Artists capture emotional aftermath of quake
On the night of the Kaiko¯ura earthquake, photographic artist Susie Baker was printing in her darkroom, a shed in the garden.
‘‘I finished printing and washing my pictures around 11pm,’’ Baker says. ‘‘As I went outside to walk back to the house, I stopped and looked at the sky. The moon was large and there was an eerie feel in the air.’’
Baker says she didn’t think much of the uncommon sea change in the night. But it was only after she retired to bed, that those spooky omens from mother nature began to tell their tale.
‘‘Just as I laid down in bed a large boom echoed and the house started moving violently, my bedside dresser instantly crashed onto the bed. We got down on the ground and I thought it would stop, but it just kept going and got more violent.
‘‘We thought the house was coming down. As we left the bedroom our grandfather clock came smashing down in front of us and the head of the clock hit the couch and flew off. We managed to jump over broken obstacles and grab the kids. We ran outside and gathered on the large trampoline. The ground was still moving.

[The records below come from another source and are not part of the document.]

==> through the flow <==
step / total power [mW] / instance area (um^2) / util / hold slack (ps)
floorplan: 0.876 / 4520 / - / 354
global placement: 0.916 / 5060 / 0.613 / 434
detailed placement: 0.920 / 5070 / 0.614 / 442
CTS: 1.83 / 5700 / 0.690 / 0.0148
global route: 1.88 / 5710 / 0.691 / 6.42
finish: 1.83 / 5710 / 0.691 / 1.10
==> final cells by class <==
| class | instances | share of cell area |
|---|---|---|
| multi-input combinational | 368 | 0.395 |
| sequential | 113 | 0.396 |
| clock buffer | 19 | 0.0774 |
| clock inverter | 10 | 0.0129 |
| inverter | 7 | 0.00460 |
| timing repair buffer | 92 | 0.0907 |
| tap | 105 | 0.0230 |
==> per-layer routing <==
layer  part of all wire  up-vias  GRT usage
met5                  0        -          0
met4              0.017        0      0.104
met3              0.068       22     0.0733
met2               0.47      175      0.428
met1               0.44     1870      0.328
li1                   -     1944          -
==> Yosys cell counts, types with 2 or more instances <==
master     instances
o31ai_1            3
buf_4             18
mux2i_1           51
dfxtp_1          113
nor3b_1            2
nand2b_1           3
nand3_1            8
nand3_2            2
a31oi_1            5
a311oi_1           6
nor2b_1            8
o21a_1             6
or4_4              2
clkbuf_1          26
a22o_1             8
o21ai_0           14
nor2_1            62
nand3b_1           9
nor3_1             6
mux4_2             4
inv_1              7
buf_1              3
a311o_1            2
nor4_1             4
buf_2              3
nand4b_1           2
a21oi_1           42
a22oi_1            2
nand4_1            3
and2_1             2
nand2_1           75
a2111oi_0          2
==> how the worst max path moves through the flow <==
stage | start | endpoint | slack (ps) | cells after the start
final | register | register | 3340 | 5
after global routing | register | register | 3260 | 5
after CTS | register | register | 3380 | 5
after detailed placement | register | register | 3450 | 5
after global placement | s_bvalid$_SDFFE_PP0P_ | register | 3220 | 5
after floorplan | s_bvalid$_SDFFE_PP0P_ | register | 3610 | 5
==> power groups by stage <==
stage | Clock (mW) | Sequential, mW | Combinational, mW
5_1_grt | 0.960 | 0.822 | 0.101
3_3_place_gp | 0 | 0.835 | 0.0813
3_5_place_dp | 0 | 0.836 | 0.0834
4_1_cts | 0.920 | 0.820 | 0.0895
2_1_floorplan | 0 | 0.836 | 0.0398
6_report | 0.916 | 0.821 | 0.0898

‘‘We then sped to high ground where we slept in the truck for two nights,’’ she says.
‘‘The change to our landscape in the daylight was unbelievable.’’

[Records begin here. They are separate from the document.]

`src/verilog/dfp_cfg.svh`:
```
// offsets, field positions, reset values and counts for the dual fast pwm
`ifndef DFP_CFG_SVH
`define DFP_CFG_SVH
`define DFP_IDX_CTRL    6'h0c
`define DFP_IDX_DUTY0   6'h0d
`define DFP_IDX_DUTY1   6'h0e
`define DFP_IDX_STAT    6'h0f
`define DFP_POS_MODE    0
`define DFP_POS_RUN     3
`define DFP_POS_EN0     6
`define DFP_POS_EN1     7
`define DFP_CTRL_RST    8'h00
`define DFP_CTRL_MASK   8'hcb
`define DFP_DUTY_RST    8'h00
`define DFP_LAST_M8     8'hff
`define DFP_LAST_M7     8'h7f
`define DFP_LAST_M6     8'h3f
`define DFP_RESP_OKAY   2'b00
`define DFP_RESP_SLVERR 2'b10
`endif

```
`src/verilog/dfp_pkg.sv`:
```
// types shared by the dual fast pwm modules
`default_nettype none
package dfp_pkg;
  typedef enum logic [1:0] {
    DFP_M8   = 2'b00,
    DFP_M7   = 2'b01,
    DFP_M6   = 2'b10,
    DFP_MRSV = 2'b11
  } dfp_mode_e;
  typedef enum logic [1:0] {
    DFP_W_IDLE = 2'b01,
    DFP_W_RESP = 2'b10
  } dfp_wst_e;
  typedef struct packed {
    logic      en1;
    logic      en0;
    logic [1:0] rsv_hi;
    logic      run;
    logic      rsv_lo;
    dfp_mode_e mode;
  } dfp_ctrl_s;
  typedef struct packed {
    logic       wr;
    logic [5:0] idx;
    logic [7:0] data;
  } dfp_wr_s;
endpackage
`default_nettype wire

```
`src/verilog/dfp_top.sv`:
```
// dual fast pwm: register file, shared counter and two channels
//
// Local design decision: the AXI4-Lite slave port.
`timescale 1ns/100ps
`default_nettype none
`include "dfp_cfg.svh"
module dfp_top #(
  parameter int AW = 8,
  parameter int DW = 8,
  parameter int NCH = 2
) (
  // clock, reset, enable
  input  wire logic            aclk,
  input  wire logic            aresetn,
  input  wire logic            ce,
  // axi4-lite write address
  input  wire logic            s_axi_awvalid,
  output logic                 s_axi_awready,
  input  wire logic [AW-1:0]   s_axi_awaddr,
  input  wire logic [2:0]      s_axi_awprot,
  // axi4-lite write data
  input  wire logic            s_axi_wvalid,
  output logic                 s_axi_wready,
  input  wire logic [31:0]     s_axi_wdata,
  input  wire logic [3:0]      s_axi_wstrb,
  // axi4-lite write response
  output logic                 s_axi_bvalid,
  input  wire logic            s_axi_bready,
  output logic [1:0]           s_axi_bresp,
  // axi4-lite read address
  input  wire logic            s_axi_arvalid,
  output logic                 s_axi_arready,
  input  wire logic [AW-1:0]   s_axi_araddr,
  input  wire logic [2:0]      s_axi_arprot,
  // axi4-lite read data
  output logic                 s_axi_rvalid,
  input  wire logic            s_axi_rready,
  output logic [31:0]          s_axi_rdata,
  output logic [1:0]           s_axi_rresp,
  // pwm pins, active low pulses
  output logic                 pwm_out_ch0,
  output logic                 pwm_out_ch1
);
  import dfp_pkg::*;

  // the register layout holds exactly eight duty bits and two channels
  if (DW != 8) begin : g_dw_chk
    $error("dfp_top: DW must be 8");
  end
  if (NCH != 2) begin : g_nch_chk
    $error("dfp_top: NCH must be 2");
  end

  // write strobe from the bus front end
  dfp_wr_s         wr;
  logic [AW-3:0]   rd_idx;
  logic [31:0]     rd_data;
  logic            rd_hit;
  logic            wr_hit;

  // control, duty and timing state
  dfp_ctrl_s       ctrl_reg;
  dfp_ctrl_s       ctrl_next;
  logic [DW-1:0]   duty_reg [NCH];
  logic [DW-1:0]   act_reg  [NCH];
  logic [7:0]      cnt_reg;
  logic [7:0]      cnt_next;
  logic [1:0]      phase_reg;
  logic [1:0]      phase_next;
  logic [7:0]      cnt_last;
  logic [NCH-1:0]  pin;
  logic [NCH-1:0]  en_vec;

  // protection bits and upper strobes carry no meaning here
  wire             unused_ok = &{1'b0, s_axi_awprot, s_axi_arprot,
                                 s_axi_wstrb[3:1], s_axi_wdata[31:8]};

  // bus front end
  dfp_axil_slave #(
    .AW      (AW)
  ) u_bus (
    .aclk    (aclk),
    .aresetn (aresetn),
    .ce      (ce),
    .awvalid (s_axi_awvalid),
    .awready (s_axi_awready),
    .awaddr  (s_axi_awaddr),
    .wvalid  (s_axi_wvalid),
    .wready  (s_axi_wready),
    .wdata   (s_axi_wdata[7:0]),
    .wstrb0  (s_axi_wstrb[0]),
    .bvalid  (s_axi_bvalid),
    .bready  (s_axi_bready),
    .bresp   (s_axi_bresp),
    .arvalid (s_axi_arvalid),
    .arready (s_axi_arready),
    .araddr  (s_axi_araddr),
    .rvalid  (s_axi_rvalid),
    .rready  (s_axi_rready),
    .rdata   (s_axi_rdata),
    .rresp   (s_axi_rresp),
    .wr      (wr),
    .wr_hit  (wr_hit),
    .rd_idx  (rd_idx),
    .rd_data (rd_data),
    .rd_hit  (rd_hit)
  );

  // write address decode; the index from address bits 7:2 must match, higher address bits are not decoded
  wire             wr_top_zero = (wr.idx[5:4] == 2'b00);
  wire             wr_ctrl     = wr.wr & (wr.idx == `DFP_IDX_CTRL);
  wire             wr_duty0    = wr.wr & (wr.idx == `DFP_IDX_DUTY0);
  wire             wr_duty1    = wr.wr & (wr.idx == `DFP_IDX_DUTY1);
  wire             hit_ctrl_w  = (wr.idx == `DFP_IDX_CTRL);
  wire             hit_duty0_w = (wr.idx == `DFP_IDX_DUTY0);
  wire             hit_duty1_w = (wr.idx == `DFP_IDX_DUTY1);
  wire             hit_stat_w  = (wr.idx == `DFP_IDX_STAT);
  assign wr_hit = wr_top_zero & (hit_ctrl_w | hit_duty0_w | hit_duty1_w | hit_stat_w);

  // read address decode, upper index bits must be clear
  wire             rd_top_zero = (rd_idx[AW-3:4] == '0);
  wire [3:0]       rd_low      = rd_idx[3:0];
  wire             rd_ctrl     = rd_top_zero & (rd_low == `DFP_IDX_CTRL);
  wire             rd_duty0    = rd_top_zero & (rd_low == `DFP_IDX_DUTY0);
  wire             rd_duty1    = rd_top_zero & (rd_low == `DFP_IDX_DUTY1);
  wire             rd_stat     = rd_top_zero & (rd_low == `DFP_IDX_STAT);
  assign rd_hit = rd_ctrl | rd_duty0 | rd_duty1 | rd_stat;

  // read data select; unused upper bits read as zero
  wire [31:0]      rd_ctrl_w   = {24'h00_0000, ctrl_reg};
  wire [31:0]      rd_duty0_w  = {24'h00_0000, duty_reg[0]};
  wire [31:0]      rd_duty1_w  = {24'h00_0000, duty_reg[1]};
  wire [31:0]      rd_stat_w   = {22'h00_0000, phase_reg, cnt_reg};
  assign rd_data = rd_ctrl  ? rd_ctrl_w  :
                   rd_duty0 ? rd_duty0_w :
                   rd_duty1 ? rd_duty1_w :
                   rd_stat  ? rd_stat_w  : 32'h0000_0000;

  // written control value with reserved bits forced to zero
  wire dfp_ctrl_s  ctrl_in   = dfp_ctrl_s'(wr.data & `DFP_CTRL_MASK);
  // a write that takes a running counter to stop
  wire             run_fall  = wr_ctrl & ctrl_reg.run & ~ctrl_in.run;

  // control next value: stopping clears mode and enables
  always_comb begin
    if (run_fall) begin
      ctrl_next = dfp_ctrl_s'(`DFP_CTRL_RST);
    end else if (wr_ctrl) begin
      ctrl_next = ctrl_in;
    end else begin
      ctrl_next = ctrl_reg;
    end
  end

  // control register
  always_ff @(posedge aclk) begin
    if (!aresetn) begin
      ctrl_reg <= dfp_ctrl_s'(`DFP_CTRL_RST);
    end else if (ce) begin
      ctrl_reg <= ctrl_next;
    end
  end

  // last count of a period; one setting for both channels
  always_comb begin
    case (ctrl_reg.mode)
      DFP_M7:  cnt_last = `DFP_LAST_M7;
      DFP_M6:  cnt_last = `DFP_LAST_M6;
      default: cnt_last = `DFP_LAST_M8;
    endcase
  end

  // end of the current period
  wire             wrap      = (cnt_reg == cnt_last);
  // the moment a new duty value may be taken over
  wire             take_duty = ~ctrl_reg.run | wrap;

  // shared up counter and dither phase
  always_comb begin
    if (!ctrl_reg.run) begin
      cnt_next = 8'h00;
      phase_next = 2'b00;
    end else if (wrap) begin
      cnt_next = 8'h00;
      phase_next = phase_reg + 2'b01;
    end else begin
      cnt_next = cnt_reg + 8'h01;
      phase_next = phase_reg;
    end
  end

  // counter flops
  always_ff @(posedge aclk) begin
    if (!aresetn) begin
      cnt_reg <= 8'h00;
      phase_reg <= 2'b00;
    end else if (ce) begin
      cnt_reg <= cnt_next;
      phase_reg <= phase_next;
    end
  end

  // enables gathered per channel
  assign en_vec = {ctrl_reg.en1, ctrl_reg.en0};

  // per channel: software duty, active duty and waveform
  for (genvar ch = 0; ch < NCH; ch++) begin : g_ch
    wire        wr_this = (ch == 0) ? wr_duty0 : wr_duty1;

    // software-visible duty register
    always_ff @(posedge aclk) begin
      if (!aresetn) begin
        duty_reg[ch] <= `DFP_DUTY_RST;
      end else if (ce && wr_this) begin
        duty_reg[ch] <= wr.data;
      end
    end

    // active duty changes between periods while running, and every clock while stopped
    always_ff @(posedge aclk) begin
      if (!aresetn) begin
        act_reg[ch] <= `DFP_DUTY_RST;
      end else if (ce && take_duty) begin
        act_reg[ch] <= duty_reg[ch];
      end
    end

    // waveform generator
    dfp_channel u_ch (
      .aclk    (aclk),
      .aresetn (aresetn),
      .ce      (ce),
      .run     (ctrl_reg.run),
      .mode    (ctrl_reg.mode),
      .cnt     (cnt_reg),
      .phase   (phase_reg),
      .en      (en_vec[ch]),
      .duty    (act_reg[ch]),
      .pwm_out (pin[ch])
    );
  end

  // pins; high while stopped or disabled
  assign pwm_out_ch0 = pin[0] | unused_ok;
  assign pwm_out_ch1 = pin[1];
endmodule
`default_nettype wire

```
`src/verilog/dfp_axil_slave.sv`:
```
// axi4-lite slave front end for the pwm register file
`timescale 1ns/100ps
`default_nettype none
`include "dfp_cfg.svh"
module dfp_axil_slave #(
  parameter int AW = 8
) (
  // clock, reset, enable
  input  wire logic            aclk,
  input  wire logic            aresetn,
  input  wire logic            ce,
  // write channels
  input  wire logic            awvalid,
  output logic                 awready,
  input  wire logic [AW-1:0]   awaddr,
  input  wire logic            wvalid,
  output logic                 wready,
  input  wire logic [7:0]      wdata,
  input  wire logic            wstrb0,
  output logic                 bvalid,
  input  wire logic            bready,
  output logic [1:0]           bresp,
  // read channels
  input  wire logic            arvalid,
  output logic                 arready,
  input  wire logic [AW-1:0]   araddr,
  output logic                 rvalid,
  input  wire logic            rready,
  output logic [31:0]          rdata,
  output logic [1:0]           rresp,
  // register file side
  output dfp_pkg::dfp_wr_s     wr,
  input  wire logic            wr_hit,
  output logic [AW-3:0]        rd_idx,
  input  wire logic [31:0]     rd_data,
  input  wire logic            rd_hit
);
  import dfp_pkg::*;
  dfp_wst_e        wst_reg, wst_next;
  logic            aw_got_reg, w_got_reg;
  logic [AW-3:0]   widx_reg;
  logic [7:0]      wdat_reg;
  logic            wstb_reg;
  // either order of address and data, response after both
  wire             aw_hs   = awvalid & awready;
  wire             w_hs    = wvalid & wready;
  wire             aw_have = aw_got_reg | aw_hs;
  wire             w_have  = w_got_reg | w_hs;
  wire             do_wr   = aw_have & w_have & (wst_reg == DFP_W_IDLE);
  wire             ar_hs   = arvalid & arready;
  wire             rv_next = ar_hs | (rvalid & ~rready);
  wire             aw_next = aw_have & ~do_wr;
  wire             w_next  = w_have & ~do_wr;
  assign wst_next = do_wr ? DFP_W_RESP : ((bvalid & bready) ? DFP_W_IDLE : wst_reg);
  assign wr.wr    = do_wr & (w_got_reg ? wstb_reg : wstrb0);
  assign wr.idx   = aw_got_reg ? widx_reg[5:0] : awaddr[7:2];
  assign wr.data  = w_got_reg ? wdat_reg : wdata;
  assign rd_idx   = araddr[AW-1:2];
  // channel handshake flops
  always_ff @(posedge aclk) begin
    if (!aresetn) begin
      wst_reg <= DFP_W_IDLE;
      aw_got_reg <= 1'b0;
      w_got_reg <= 1'b0;
      widx_reg <= '0;
      wdat_reg <= 8'h00;
      wstb_reg <= 1'b0;
      awready <= 1'b0;
      wready <= 1'b0;
      bvalid <= 1'b0;
      bresp <= `DFP_RESP_OKAY;
      arready <= 1'b0;
      rvalid <= 1'b0;
      rdata <= 32'h0000_0000;
      rresp <= `DFP_RESP_OKAY;
    end else if (ce) begin
      wst_reg <= wst_next;
      aw_got_reg <= aw_next;
      w_got_reg <= w_next;
      if (aw_hs) widx_reg <= awaddr[AW-1:2];
      if (w_hs) wdat_reg <= wdata;
      if (w_hs) wstb_reg <= wstrb0;
      awready <= ~aw_next & (wst_next == DFP_W_IDLE);
      wready <= ~w_next & (wst_next == DFP_W_IDLE);
      bvalid <= (wst_next == DFP_W_RESP);
      if (do_wr) bresp <= wr_hit ? `DFP_RESP_OKAY : `DFP_RESP_SLVERR;
      arready <= ~rv_next;
      rvalid <= rv_next;
      if (ar_hs) rdata <= rd_hit ? rd_data : 32'h0000_0000;
      if (ar_hs) rresp <= rd_hit ? `DFP_RESP_OKAY : `DFP_RESP_SLVERR;
    end
  end
  if (AW < 8) begin : g_chk
    $error("dfp_axil_slave: AW must be at least 8");
  end
endmodule
`default_nettype wire

```
`src/verilog/dfp_channel.sv`:
```
// one pwm channel: width compare, dither and half-clock stretch
`timescale 1ns/100ps
`default_nettype none
module dfp_channel (
  // clock, reset, enable
  input  wire logic              aclk,
  input  wire logic              aresetn,
  input  wire logic              ce,
  // shared timing
  input  wire logic              run,
  input  wire dfp_pkg::dfp_mode_e mode,
  input  wire logic [7:0]        cnt,
  input  wire logic [1:0]        phase,
  // channel setup
  input  wire logic              en,
  input  wire logic [7:0]        duty,
  // pin, active low pulse
  output logic                   pwm_out
);
  import dfp_pkg::*;
  logic [7:0] width;
  logic       ext;
  logic       pos_reg;
  logic       neg_reg;
  logic       ext_reg;
  // whole-clock width and half-clock extension per mode
  always_comb begin
    case (mode)
      DFP_M7: begin
        width = {1'b0, duty[7:1]};
        ext = duty[0];
      end
      DFP_M6: begin
        width = {2'b00, duty[7:2]};
        ext = duty[1:0] > {phase[0], phase[1]};
      end
      default: begin
        width = duty;
        ext = 1'b0;
      end
    endcase
  end
  // low from period start for width clocks, high when stopped
  always_ff @(posedge aclk) begin
    if (!aresetn) begin
      pos_reg <= 1'b1;
      ext_reg <= 1'b0;
    end else if (ce) begin
      pos_reg <= ~(run & en & (cnt < width));
      ext_reg <= run & en & ext;
    end
  end
  // half-clock delayed copy stretches the low pulse by 1/2 clock
  always_ff @(negedge aclk) begin
    if (!aresetn) begin
      neg_reg <= 1'b1;
    end else if (ce) begin
      neg_reg <= pos_reg;
    end
  end
  assign pwm_out = pos_reg & (neg_reg | ~ext_reg);
endmodule
`default_nettype wire

```
`config.mk`:
```
export PLATFORM = sky130hd
export DESIGN_NAME = dfp_top
export DESIGN_NICKNAME = d
export VERILOG_FILES = /design/src/verilog/dfp_pkg.sv /design/src/verilog/dfp_top.sv /design/src/verilog/dfp_axil_slave.sv /design/src/verilog/dfp_channel.sv
export VERILOG_INCLUDE_DIRS = /design/src /design/src/verilog
export SDC_FILE = /design/constraint.sdc
export NUM_CORES = 1
export LEC_CHECK = 0
export CAP_MARGIN = 20
export CORE_MARGIN = 1.5
export CORE_UTILIZATION = 58
export DETAILED_ROUTE_END_ITERATION = 6
export DONT_BUFFER_PORTS = 1
export PLACE_DENSITY = 0.8
export SLEW_MARGIN = 5
export SYNTH_ARGS = -nofsm -noshare
export SYNTH_HDL_FRONTEND = slang
export SYNTH_SLANG_ARGS = --single-unit
```
`constraint.sdc`:
```
create_clock -name aclk -period 2.4 [get_ports aclk]
set_clock_uncertainty 0.05 [all_clocks]
set_input_delay 0.36 -clock aclk [delete_from_list [all_inputs] [get_ports aclk]]
set_output_delay 0.36 -clock aclk [all_outputs]
set_load 0.01 [all_outputs]
```
After elaboration in Yosys (flattened, before gate mapping)
Memory sizes are Yosys's and may differ from the RTL's.
Index checks and enable logic that the tools add are counted.
{"block": "totals", "ramBits": 32, "n_memories": 2, "regBits": 84, "output_inout_bits": 43}
{"block": "classes", "n_eq_ne": 15, "n_lt_le_gt_ge": 4, "bitwise_logic": 57, "mux": 37, "n_reduce_logical": 12, "n_addsub": 2}
{"memory": "act_reg", "words": 2, "word_bits": 8, "read_ports": 2, "rd_clocked_by_memory_dff": 0, "wr": 2, "line_no": "dfp_top.sv:65", "text": "logic [DW-1:0] act_reg [NCH];"}
{"memory": "duty_reg", "words": 2, "word_bits": 8, "read_ports": 2, "rd_clocked_by_memory_dff": 0, "wr": 2, "line_no": "dfp_top.sv:64", "text": "logic [DW-1:0] duty_reg [NCH];"}
{"operator": "$mux W8", "n": 9}
{"operator": "$mux W10", "n": 5}
{"operator": "$pmux W8 S2", "n": 3}
{"operator": "$and A1 B1 Y1", "n": 30}
{"operator": "$eq A6 B4 Y1 const B", "n": 4}
{"operator": "$eq A4 B4 Y1 const B", "n": 4}
{"operator": "$lt A8 B8 Y1", "n": 2}
{"operator": "$or A1 B1 Y1", "n": 16}
{"operator": "$mux W2", "n": 6}
{"operator": "$reduce_and A2 Y1", "n": 6}
{"operator": "$mux W1", "n": 11}
{"operator": "$not A1 Y1", "n": 11}
{"operator": "$add A8 B1 Y8 const B", "n": 1}
{"operator": "$eq A8 B8 Y1", "n": 1}
{"operator": "$eq A2 B1 Y1 const B", "n": 3}
{"operator": "$mux W6", "n": 1}
{"operator": "$eq A2 B2 Y1 const B", "n": 2}
{"operator": "$gt A2 B2 Y1", "n": 2}
{"operator": "$logic_not A2 Y1", "n": 2}
{"operator": "$pmux W1 S2", "n": 2}
{"operator": "$logic_and A1 B1 Y1", "n": 3}
{"operator": "$add A2 B1 Y2 const B", "n": 1}
{"operator": "$ne A2 B1 Y1 const B", "n": 1}
{"operator": "$reduce_bool A2 Y1", "n": 1}

Longest topological paths before layout
{"block": "depth", "depth_word": 11, "ltp_mapped": 11, "depth_no_buf": 10}

Modules after synthesis
From an unflattened synthesis, not the netlist that was laid out.
{"block": "hier_totals", "hier_cells": 599, "area_unflattened_um2": 5799.3}
{"mod": "dfp_axil_slave", "instances": 1, "area_each_um2": 2581.2, "cells_per_inst": 283, "seq_area_each_um2": 1161.1}
{"mod": "dfp_top", "instances": 1, "area_each_um2": 2227.1, "cells_per_inst": 186, "seq_area_each_um2": 1261.2}
{"mod": "dfp_channel", "instances": 2, "area_each_um2": 495.5, "cells_per_inst": 65, "seq_area_each_um2": 60.1}

==> results.cfg <==
[yosys]
ys_types = 62
netlist_area_um2 = 4782
synth_compound_area_share_pct = 13.84
synth_top_family_by_area = simple AND/OR/NAND/NOR gates
ys_top_cells_by_area = dfxtp_1, edfxtp_1, ha_1
ys_seq_elements = 89
synth_ff_type = dfxtp_1
synth-xor-area-share_pct = 1.648
yosysTopAreaCell = dfxtp_1
synthTopCellsByCount = dfxtp_1, nand2_1, nor2_1
muxShareOfSynthArea_pct = 8.346
postSynthCellCount = 493
synth_fa_ha_area_share_pct = 5.756
postSynthAreaPerCell_um2 = 9.700
synth_most_common_cell = dfxtp_1
ys_seq_area_share_pct = 43.96
synth.top_cell.area_share_pct = 23.86
yosysWarnings = 0
synth_async_sr_flop_share_pct = 0
synth-simple-area-share_pct = 18.60
synth_edf_count = 32

[timing]
finalSetupTns_ns = -0.3665
setup_ws_ns = -0.1838
slew-limit-headroom_pct = 55.96
rsz0062_at_grt = yes
hold_ws_ns = 0.03618
slew_violations = 0
tightest_slew_ns = 0.6598
setup_viol = 2
finalHoldViolCount = 0

[power]
ir_worst_vdd_mv = 0.3909
leakage_nw = 1.934
power_frac_seq_pct = 55.6
combPwrFrac_pct = 7.4
power_switching_uw = 717.1
power_frac_clock_pct = 37.0
p_int_mw = 2.241
power_per_cell_area_nw_per_um2 = 580.5
switching_share_pct = 24.24

[clock_tree]
cts_hold_buf = 0
cts_max_level = 3
clk_latency_ns = 0.35
clkTransAtPathRegs_ns = 0.09
cts_sinks = 89
root_buffer = clkbuf_8
clockBufferDepth = 2
numCtsBuffers = 9
tritoncts = done

[global_routing]
grt_max_degree = 28
overflow = 0
first_global_vias = 3587
grt_usage_pct = 24.44
grt_pass1_wl_mm = 16.79
antenna_found_initial = 0

[floorplanning]
die_width_um = 93.80
num_rows = 32
die_h_um = 93.80
placeableCoreArea_um2 = 7848
start_util_pct = 60.94
ios = 109
design.die.area_um2 = 8798

[drt]
wl_per_cell_um = 17.01
wirelength_mm = 10.31
drcViolationCount = 0
dr.pass1.iters = 5
dr_total_vias = 3688
vias_per_cell = 6.086
initialDrtViolationCount = 326
ant_nets = 0

[layout]
area_growth_pct = 6.567
nNetsFinal = 587
antenna_cells = 0
drive_gt1_share_pct = 11.71
fillers = 632

[placement]
dp_hpwl_mm = 7.688
gp_congestion = 0.9585
dp_slack_ns = 0.06368
io_buffers = 0

[worst_setup_path]
cp_data_arrival_time_ns = 2.17
worstSetupPathType = flop to output pin
critPathCaptureType = output pin
crit_fanout = 2
cp_data_required_time_ns = 1.99
start_kind = flop

[hold_path]
hp-class = primary input to flop

[status]
violations = negative setup slack
status = finished with violations

[flow_run]
drv_cap = 0
-- layout make-up --
| type | instances | area [µm²] | share of cell area (%) |
|---|---|---|---|
| multi-input combinational | 360 | 2414 | 47.36 |
| sequential | 89 | 2103 | 41.27 |
| timing repair buffer | 17 | 152.6 | 2.995 |
| clock buffer | 10 | 148.9 | 2.922 |
| tap | 102 | 127.6 | 2.504 |
| inverter | 20 | 80.08 | 1.571 |
| clock inverter | 8 | 70.07 | 1.375 |
-- cells in the final DEF (no fill, tap or decap), drive strengths merged, types with 9 or more instances in the layout --
cell and count:
nor3 16, ha 22, nor2 48, inv 23, buf 17, conb 24, dfxtp 57, and2 16
clkbuf 10, mux2 10, nand4 9, a21oi 31, a22oi 21, nand2 50, edfxtp 32, mux2i 17
-- power groups by stage --
stage          Combinational [mW]  Clock [mW]  Sequential, mW
2_1_floorplan               0.216     0.00783            1.66
3_3_place_gp                0.202     0.00783            1.68
6_report                    0.219        1.09            1.65
4_1_cts                     0.213        1.10            1.64
5_1_grt                     0.242        1.17            1.65
3_5_place_dp                0.209     0.00783            1.68
-- metrics by stage --
stage                     instance area [µm²]  power (mW)  std cells  utilization, %
after CTS                                5066       2.957        605           64.56
after floorplan                          4873       1.888        516               -
after global placement                   4836       1.886        586           61.62
final                                    5096       2.958        606           64.94
after global routing                     5096       3.065        606           64.94
after detailed placement                 4836       1.896        586           61.62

Baker woke up the next day to a new world, a broken town and ravaged landscape. But what most residents awoke to that next day was a sense of unease, apprehension about their safety and a deep concern for the future of their town.
What Baker probably didn’t realise at the time was how influential that traumatic night, and the further recovery would be on her own art.
‘‘My artwork has been greatly influenced ever since,’’ Baker says.
‘‘First, I was replicating the noise and movement felt that evening. Then, as the weeks passed I captured the scarred landscape and uplift of the coastline. This, then, progressed to the changes to the town as damaged buildings are brought down.’’
The experiences of that night would eventually culminate in a series of works that is part of a new exhibit at Blenheim’s Detour Gallery to mark the one-year anniversary of the quake. The show opened on Friday and runs to November 23.
‘‘We were very aware of how much fabulous public art happened in the wake of the Christchurch earthquake,’’ says Charlene Scott, a director at Detour.
‘‘And we have proportionately a huge pool of art talent here in Marlborough, Kaiko¯ura, and Nelson.
‘‘At the top of the south we are a little art-heavy. And so it was an opportunity to see how artists here have responded to the quake.’’
There aren’t many of us here at the top of the south who haven’t been affected in some way by the devastating quake that still has Kaiko¯ura shaking off the dust and rebuilding a year later. State Highway 1 remains closed, the economic impact is palpable, and the deadly 7.8-magnitude quake was so powerful, that the 110km stretch of the Kaiko¯ura coast was uplifted; parts of it by as much as 6m.
Baker’s works will hang alongside another talented Kaiko¯ura artist, Jane Riley, whose recent work also represents the collisions between the energy and beauty of our natural world, and the sometimes terrifying experiences that are part and parcel with living on a planet with such destructive natural forces.
One of Riley’s works, ‘Quake Supermoon Kaikoura Triptych’ depicts the nights that follow November 14, 2016 with the supermoon looming high above over the devastated harbour in Kaiko¯ura, where six warships that came to Kaiko¯ura’s aid were at anchor. Riley’s triptych shows how beauty, nature and destruction can be redefined as a dynamic part of our existence.
The show proves that we are fascinating animals, indeed. As expressive, and deeply creative biological machines, our instincts to organise the turbulence of our emotional responses to tragedy into an aesthetic activity is always surprising and at times inspiring. It almost seems that within some of us there is a psychological urge to encounter tragedy, as well as enormous disruption, with meaningful artistic activity.
Detour Art Gallery, 67 Market St, Blenheim. Daily except Tuesdays, until November 23.
Kaiko¯ura artists Susie Baker, left, and Jane Riley at the opening of Shaken Earth at Blenheim’s Detour Gallery.